■ **TASK OBJECTIVE**
Tally the lines below that contain "detailroute". The number is the whole answer.
____ MATERIAL FOR THIS TASK
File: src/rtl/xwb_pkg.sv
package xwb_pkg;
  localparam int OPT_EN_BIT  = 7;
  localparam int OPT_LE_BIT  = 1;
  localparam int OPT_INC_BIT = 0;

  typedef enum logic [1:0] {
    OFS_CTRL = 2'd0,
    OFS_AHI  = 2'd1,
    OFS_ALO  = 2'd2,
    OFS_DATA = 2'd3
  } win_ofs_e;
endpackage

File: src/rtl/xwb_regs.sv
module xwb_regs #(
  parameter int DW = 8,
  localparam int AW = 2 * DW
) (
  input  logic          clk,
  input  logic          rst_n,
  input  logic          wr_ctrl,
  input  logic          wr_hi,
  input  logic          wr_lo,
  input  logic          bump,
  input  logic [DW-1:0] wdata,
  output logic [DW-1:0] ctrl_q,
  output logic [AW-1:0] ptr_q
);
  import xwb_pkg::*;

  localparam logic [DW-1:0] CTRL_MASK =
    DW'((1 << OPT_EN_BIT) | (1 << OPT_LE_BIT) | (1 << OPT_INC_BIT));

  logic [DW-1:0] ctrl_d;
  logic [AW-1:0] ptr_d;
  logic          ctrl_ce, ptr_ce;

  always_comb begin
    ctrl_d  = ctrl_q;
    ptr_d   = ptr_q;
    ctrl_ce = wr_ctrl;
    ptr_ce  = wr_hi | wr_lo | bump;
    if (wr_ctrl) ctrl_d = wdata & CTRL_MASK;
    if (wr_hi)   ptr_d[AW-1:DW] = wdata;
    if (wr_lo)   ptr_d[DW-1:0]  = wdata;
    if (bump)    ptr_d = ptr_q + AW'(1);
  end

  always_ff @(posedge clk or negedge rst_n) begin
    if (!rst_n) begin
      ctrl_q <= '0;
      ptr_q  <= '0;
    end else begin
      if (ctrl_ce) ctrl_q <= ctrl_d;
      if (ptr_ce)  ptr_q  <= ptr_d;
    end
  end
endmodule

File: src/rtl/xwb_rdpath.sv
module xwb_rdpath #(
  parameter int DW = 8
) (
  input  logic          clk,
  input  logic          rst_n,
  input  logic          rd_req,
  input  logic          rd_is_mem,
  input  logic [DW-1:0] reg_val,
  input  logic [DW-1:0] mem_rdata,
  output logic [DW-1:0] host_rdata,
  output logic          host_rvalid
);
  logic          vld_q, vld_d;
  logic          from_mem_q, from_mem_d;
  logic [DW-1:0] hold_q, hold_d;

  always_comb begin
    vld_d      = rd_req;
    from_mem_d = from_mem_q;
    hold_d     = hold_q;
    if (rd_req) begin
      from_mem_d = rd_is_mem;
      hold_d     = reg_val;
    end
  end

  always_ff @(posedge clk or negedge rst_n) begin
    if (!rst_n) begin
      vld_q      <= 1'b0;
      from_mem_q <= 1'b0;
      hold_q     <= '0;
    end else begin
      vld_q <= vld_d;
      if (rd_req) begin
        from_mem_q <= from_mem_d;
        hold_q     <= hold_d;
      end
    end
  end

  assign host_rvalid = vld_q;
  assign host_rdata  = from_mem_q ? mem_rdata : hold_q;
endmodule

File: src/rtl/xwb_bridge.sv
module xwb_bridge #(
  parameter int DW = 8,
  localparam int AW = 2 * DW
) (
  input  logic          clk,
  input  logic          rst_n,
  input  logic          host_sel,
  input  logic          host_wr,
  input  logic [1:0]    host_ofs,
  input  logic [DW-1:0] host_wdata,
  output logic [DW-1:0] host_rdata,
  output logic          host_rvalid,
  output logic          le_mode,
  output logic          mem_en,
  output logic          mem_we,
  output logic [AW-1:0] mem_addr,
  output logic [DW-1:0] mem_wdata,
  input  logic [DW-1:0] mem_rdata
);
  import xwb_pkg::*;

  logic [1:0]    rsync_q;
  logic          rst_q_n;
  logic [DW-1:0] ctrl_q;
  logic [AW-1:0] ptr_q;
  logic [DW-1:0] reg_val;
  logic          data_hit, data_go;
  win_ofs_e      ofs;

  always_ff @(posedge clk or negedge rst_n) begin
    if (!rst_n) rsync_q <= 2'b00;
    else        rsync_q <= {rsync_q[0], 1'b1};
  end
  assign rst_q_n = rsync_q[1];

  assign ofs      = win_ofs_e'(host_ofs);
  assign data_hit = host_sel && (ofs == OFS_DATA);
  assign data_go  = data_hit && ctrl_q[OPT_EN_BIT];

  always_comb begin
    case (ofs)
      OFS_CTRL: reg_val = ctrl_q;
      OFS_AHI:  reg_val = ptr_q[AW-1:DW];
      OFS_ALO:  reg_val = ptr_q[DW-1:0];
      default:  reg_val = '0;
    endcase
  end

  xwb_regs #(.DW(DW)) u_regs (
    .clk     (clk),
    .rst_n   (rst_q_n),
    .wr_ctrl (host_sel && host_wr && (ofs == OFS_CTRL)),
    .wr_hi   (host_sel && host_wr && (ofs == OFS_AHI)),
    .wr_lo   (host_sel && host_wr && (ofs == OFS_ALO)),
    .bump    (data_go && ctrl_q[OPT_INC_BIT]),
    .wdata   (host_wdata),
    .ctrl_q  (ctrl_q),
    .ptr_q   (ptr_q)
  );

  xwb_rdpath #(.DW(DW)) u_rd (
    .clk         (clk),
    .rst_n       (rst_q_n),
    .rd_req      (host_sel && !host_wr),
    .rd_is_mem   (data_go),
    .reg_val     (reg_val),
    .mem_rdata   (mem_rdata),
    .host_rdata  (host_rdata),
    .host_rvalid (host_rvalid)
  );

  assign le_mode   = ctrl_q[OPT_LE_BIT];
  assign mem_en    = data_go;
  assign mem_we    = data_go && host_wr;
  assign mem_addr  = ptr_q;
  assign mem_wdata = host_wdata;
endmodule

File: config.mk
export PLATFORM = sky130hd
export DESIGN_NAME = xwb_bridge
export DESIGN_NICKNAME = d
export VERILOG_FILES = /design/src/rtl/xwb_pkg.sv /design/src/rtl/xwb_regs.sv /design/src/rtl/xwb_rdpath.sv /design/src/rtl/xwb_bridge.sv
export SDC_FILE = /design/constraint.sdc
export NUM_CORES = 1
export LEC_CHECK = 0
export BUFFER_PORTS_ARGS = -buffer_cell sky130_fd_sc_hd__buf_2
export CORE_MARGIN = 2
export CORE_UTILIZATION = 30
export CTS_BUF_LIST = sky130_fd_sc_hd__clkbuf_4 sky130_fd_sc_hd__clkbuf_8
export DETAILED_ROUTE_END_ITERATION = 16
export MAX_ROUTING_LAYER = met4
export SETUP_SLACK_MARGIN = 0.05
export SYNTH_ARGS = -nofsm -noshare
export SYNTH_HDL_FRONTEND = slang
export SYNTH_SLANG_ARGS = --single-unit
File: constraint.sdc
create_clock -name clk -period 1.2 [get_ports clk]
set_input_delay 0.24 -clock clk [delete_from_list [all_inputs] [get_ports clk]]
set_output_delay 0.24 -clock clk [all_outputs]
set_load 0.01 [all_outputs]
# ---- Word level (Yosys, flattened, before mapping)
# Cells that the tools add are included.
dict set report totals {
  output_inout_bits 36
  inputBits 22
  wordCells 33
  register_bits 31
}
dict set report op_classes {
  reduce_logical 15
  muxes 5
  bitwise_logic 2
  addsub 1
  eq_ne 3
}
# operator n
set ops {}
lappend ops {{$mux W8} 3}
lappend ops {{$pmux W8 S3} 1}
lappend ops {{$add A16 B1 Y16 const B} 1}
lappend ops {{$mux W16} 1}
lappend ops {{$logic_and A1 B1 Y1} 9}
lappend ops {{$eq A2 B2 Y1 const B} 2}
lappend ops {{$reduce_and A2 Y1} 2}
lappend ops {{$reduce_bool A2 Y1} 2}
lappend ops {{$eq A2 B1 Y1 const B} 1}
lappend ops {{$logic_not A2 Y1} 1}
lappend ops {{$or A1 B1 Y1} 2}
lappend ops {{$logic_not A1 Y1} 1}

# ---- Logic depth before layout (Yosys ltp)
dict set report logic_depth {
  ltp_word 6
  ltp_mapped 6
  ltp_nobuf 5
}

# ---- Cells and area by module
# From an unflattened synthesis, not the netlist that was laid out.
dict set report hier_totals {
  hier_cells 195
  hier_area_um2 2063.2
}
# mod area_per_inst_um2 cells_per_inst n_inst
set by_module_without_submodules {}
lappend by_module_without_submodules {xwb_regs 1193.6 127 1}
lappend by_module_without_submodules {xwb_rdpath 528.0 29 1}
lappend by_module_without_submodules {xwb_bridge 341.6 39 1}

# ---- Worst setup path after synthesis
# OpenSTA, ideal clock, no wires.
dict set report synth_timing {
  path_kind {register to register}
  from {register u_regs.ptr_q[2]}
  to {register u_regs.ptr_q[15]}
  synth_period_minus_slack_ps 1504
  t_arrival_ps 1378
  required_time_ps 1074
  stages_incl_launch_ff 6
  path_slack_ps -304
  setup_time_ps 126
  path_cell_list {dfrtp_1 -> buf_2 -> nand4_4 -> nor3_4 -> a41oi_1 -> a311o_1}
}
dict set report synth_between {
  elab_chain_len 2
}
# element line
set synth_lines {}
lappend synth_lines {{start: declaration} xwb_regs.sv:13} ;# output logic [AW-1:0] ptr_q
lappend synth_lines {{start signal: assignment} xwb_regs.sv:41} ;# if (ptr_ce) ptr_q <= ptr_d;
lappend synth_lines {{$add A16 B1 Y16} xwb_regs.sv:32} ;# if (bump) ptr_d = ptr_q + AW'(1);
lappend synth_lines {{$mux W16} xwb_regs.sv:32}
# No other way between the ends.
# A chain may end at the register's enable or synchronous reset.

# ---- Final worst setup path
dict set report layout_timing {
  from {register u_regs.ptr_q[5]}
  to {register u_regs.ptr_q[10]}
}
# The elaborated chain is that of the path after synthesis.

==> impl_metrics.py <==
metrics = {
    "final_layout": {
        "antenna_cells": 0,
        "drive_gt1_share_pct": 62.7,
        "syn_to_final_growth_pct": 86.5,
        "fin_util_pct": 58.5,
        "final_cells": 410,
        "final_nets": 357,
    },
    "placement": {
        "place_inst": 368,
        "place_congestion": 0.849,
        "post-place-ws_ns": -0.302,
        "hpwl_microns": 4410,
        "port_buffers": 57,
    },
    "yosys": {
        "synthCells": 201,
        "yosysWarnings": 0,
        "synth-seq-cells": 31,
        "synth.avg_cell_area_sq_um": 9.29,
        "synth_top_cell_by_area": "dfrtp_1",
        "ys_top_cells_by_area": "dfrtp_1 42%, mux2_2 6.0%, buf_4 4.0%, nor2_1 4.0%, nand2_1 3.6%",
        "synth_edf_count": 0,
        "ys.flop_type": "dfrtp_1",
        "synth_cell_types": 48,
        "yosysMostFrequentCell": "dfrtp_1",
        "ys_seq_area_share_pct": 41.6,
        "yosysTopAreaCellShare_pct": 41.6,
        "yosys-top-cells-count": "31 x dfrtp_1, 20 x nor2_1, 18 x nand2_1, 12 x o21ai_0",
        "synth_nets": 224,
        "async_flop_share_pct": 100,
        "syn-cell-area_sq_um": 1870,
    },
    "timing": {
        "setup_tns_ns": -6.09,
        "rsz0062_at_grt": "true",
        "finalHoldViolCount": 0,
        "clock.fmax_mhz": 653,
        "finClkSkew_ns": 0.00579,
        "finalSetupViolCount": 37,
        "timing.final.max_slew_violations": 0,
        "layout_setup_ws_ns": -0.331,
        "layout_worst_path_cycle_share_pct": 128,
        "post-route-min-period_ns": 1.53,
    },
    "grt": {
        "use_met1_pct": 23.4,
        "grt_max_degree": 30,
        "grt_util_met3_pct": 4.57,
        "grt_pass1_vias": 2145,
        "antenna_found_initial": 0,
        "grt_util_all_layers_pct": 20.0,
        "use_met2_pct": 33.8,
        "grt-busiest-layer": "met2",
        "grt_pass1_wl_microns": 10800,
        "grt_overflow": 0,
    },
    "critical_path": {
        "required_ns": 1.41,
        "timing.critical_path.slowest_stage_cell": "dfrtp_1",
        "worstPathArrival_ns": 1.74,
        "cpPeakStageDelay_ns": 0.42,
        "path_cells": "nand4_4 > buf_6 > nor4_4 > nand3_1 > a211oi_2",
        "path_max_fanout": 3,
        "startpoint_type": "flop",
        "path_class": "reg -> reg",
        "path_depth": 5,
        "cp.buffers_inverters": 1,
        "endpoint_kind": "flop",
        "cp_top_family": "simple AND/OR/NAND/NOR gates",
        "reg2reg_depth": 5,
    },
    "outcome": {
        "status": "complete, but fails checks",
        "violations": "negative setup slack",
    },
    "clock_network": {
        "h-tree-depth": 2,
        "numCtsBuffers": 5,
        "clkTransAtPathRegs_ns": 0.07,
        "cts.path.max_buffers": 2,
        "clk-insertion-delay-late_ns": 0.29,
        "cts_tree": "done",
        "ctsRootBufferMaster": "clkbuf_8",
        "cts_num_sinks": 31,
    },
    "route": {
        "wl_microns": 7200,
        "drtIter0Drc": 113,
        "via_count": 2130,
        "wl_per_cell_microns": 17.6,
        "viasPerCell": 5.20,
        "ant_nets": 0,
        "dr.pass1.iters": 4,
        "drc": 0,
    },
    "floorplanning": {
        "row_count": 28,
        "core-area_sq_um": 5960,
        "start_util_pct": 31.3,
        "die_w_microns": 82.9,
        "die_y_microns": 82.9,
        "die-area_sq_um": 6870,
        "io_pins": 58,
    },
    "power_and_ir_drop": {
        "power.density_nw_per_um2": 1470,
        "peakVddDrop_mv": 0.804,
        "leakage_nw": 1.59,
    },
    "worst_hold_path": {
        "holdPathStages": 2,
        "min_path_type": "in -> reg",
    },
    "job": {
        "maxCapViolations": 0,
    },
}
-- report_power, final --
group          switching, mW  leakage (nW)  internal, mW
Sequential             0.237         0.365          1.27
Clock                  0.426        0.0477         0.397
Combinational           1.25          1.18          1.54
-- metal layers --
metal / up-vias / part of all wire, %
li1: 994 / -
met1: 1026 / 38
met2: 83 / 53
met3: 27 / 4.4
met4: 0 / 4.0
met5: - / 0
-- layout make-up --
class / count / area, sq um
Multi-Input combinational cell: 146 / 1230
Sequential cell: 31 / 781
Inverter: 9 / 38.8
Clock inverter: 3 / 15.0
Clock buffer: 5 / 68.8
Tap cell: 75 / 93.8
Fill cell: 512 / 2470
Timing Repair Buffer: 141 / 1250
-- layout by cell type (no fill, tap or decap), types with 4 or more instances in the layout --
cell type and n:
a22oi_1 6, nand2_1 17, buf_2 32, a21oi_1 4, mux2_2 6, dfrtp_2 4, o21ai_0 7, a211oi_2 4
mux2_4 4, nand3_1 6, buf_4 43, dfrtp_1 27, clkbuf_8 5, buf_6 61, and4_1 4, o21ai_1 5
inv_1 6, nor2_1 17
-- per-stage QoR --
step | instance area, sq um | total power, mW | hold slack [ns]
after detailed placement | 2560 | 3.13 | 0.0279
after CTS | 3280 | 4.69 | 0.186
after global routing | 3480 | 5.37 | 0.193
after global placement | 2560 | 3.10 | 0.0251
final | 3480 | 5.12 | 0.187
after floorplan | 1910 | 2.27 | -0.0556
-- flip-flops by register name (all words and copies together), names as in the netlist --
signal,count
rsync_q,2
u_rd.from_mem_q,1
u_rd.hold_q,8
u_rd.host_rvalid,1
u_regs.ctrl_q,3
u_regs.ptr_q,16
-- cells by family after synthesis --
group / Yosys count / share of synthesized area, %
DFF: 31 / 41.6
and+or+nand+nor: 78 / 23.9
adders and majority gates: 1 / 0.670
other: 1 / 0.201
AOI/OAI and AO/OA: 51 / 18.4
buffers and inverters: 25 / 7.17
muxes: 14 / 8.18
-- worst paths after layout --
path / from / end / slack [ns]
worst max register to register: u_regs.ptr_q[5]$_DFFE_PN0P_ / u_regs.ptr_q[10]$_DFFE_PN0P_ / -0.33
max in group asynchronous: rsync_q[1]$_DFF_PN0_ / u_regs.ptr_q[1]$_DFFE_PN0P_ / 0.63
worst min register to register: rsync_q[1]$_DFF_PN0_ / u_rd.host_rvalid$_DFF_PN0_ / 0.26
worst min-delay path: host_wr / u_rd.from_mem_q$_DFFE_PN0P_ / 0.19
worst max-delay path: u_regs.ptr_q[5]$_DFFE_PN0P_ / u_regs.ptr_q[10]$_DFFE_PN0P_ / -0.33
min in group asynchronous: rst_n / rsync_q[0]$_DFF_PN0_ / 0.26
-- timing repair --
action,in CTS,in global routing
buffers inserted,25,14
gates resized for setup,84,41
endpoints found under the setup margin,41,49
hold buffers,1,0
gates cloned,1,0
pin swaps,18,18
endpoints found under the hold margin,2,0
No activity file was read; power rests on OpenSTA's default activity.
________
____ MATERIAL FOR THIS TASK
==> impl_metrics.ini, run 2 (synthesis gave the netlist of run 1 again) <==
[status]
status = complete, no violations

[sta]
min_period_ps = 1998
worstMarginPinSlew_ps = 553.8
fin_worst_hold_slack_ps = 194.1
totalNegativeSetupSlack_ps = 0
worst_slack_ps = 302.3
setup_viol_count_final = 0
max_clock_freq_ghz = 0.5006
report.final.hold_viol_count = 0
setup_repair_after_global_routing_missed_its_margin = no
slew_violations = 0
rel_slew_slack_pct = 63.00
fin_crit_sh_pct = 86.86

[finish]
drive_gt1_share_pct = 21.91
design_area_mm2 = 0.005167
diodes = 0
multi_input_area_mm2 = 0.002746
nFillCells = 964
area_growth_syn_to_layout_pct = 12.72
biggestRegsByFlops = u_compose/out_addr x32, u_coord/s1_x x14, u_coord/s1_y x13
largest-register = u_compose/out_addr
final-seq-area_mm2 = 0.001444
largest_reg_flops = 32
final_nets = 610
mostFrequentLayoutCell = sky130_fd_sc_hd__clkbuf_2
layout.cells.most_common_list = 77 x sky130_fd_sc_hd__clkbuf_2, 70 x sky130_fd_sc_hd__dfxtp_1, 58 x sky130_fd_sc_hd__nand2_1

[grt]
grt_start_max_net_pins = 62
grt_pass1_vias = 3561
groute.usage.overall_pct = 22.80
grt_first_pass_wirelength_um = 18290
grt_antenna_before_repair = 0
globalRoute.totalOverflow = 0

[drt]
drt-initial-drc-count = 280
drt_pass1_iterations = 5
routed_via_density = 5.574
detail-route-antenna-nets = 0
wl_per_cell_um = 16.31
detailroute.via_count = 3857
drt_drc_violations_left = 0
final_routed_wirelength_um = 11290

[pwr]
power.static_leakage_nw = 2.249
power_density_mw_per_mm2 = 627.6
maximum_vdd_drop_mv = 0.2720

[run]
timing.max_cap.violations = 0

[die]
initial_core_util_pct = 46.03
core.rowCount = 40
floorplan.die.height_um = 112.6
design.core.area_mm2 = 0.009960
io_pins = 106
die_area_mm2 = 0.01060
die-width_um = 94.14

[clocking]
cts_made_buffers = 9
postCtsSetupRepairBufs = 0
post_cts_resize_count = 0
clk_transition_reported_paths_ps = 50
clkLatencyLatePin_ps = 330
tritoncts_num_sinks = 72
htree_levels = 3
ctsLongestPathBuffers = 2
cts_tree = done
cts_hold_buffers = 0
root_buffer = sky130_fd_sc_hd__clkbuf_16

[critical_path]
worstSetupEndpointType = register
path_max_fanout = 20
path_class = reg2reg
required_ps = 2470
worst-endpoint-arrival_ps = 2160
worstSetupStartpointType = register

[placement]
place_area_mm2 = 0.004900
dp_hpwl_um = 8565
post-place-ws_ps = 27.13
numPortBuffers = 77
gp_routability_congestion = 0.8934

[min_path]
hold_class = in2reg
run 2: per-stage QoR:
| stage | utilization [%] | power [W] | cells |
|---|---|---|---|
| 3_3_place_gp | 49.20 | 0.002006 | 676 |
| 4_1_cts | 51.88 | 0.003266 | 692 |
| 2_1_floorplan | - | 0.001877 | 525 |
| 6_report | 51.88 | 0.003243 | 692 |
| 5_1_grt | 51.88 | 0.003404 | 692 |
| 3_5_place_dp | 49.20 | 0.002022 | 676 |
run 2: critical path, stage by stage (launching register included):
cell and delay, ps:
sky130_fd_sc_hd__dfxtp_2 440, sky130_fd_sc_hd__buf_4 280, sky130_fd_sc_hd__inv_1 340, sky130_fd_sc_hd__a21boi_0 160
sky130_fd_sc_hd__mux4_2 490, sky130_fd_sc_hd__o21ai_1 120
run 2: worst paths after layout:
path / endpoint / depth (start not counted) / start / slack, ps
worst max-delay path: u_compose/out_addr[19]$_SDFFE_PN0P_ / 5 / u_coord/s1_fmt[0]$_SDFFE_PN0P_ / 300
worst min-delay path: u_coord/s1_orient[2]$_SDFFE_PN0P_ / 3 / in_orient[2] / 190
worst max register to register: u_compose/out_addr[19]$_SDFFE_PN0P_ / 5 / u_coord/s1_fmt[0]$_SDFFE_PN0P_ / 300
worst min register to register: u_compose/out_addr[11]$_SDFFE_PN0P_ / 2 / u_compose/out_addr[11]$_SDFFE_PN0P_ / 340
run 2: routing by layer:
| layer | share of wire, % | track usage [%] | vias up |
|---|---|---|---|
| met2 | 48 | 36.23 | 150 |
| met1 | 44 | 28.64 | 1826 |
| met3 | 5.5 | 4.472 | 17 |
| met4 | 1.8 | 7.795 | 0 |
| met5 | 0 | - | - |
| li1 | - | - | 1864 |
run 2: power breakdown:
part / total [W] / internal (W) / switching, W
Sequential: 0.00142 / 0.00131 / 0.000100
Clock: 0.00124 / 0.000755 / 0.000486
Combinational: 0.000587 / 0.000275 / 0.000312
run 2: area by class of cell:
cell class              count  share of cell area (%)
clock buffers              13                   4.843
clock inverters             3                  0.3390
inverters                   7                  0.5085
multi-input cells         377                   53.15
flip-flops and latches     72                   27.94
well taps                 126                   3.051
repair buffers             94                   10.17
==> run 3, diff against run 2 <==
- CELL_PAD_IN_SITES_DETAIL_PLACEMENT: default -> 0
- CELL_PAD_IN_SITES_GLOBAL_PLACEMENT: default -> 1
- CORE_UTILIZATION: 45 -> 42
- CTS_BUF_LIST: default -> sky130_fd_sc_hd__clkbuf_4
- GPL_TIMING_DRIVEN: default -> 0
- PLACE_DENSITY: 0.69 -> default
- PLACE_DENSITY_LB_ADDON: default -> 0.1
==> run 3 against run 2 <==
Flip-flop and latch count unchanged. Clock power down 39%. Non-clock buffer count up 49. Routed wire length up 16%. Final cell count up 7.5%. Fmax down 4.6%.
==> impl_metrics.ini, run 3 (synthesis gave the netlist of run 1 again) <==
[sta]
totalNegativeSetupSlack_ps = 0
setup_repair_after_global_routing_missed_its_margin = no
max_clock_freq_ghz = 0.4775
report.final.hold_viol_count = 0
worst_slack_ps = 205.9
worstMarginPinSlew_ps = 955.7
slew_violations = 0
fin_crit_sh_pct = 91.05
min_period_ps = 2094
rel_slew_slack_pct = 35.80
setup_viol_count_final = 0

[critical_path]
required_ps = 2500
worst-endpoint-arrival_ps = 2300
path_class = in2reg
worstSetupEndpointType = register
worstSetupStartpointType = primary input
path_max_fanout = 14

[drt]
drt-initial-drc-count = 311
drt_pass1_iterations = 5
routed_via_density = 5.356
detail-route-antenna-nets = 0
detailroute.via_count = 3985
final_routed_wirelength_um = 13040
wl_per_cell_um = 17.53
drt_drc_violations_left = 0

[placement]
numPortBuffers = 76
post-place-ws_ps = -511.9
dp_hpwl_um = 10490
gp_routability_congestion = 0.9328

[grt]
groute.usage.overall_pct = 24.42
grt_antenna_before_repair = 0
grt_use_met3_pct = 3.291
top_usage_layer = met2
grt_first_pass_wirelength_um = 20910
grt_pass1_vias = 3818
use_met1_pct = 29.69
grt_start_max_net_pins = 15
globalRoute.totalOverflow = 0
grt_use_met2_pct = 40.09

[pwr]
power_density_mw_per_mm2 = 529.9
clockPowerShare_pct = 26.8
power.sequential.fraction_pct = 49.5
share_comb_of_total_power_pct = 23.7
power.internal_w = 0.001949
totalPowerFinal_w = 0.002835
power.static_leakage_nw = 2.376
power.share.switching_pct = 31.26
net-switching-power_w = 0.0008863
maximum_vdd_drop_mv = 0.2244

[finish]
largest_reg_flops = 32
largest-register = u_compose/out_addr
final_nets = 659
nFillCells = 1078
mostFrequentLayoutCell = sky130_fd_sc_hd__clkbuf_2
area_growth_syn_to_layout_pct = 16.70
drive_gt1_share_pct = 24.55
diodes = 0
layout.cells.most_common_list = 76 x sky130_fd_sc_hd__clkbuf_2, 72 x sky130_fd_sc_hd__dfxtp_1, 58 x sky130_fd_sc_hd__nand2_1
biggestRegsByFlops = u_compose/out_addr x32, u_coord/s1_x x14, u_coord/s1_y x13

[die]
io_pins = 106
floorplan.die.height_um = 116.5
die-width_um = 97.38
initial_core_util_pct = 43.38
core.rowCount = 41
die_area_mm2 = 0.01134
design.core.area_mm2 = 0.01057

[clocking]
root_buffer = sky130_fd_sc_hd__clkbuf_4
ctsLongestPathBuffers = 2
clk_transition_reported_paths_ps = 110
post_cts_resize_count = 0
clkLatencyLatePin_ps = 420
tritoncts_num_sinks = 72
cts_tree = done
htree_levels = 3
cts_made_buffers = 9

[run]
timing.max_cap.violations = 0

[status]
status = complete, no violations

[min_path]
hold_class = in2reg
________
■ **ANSWER BOX**
2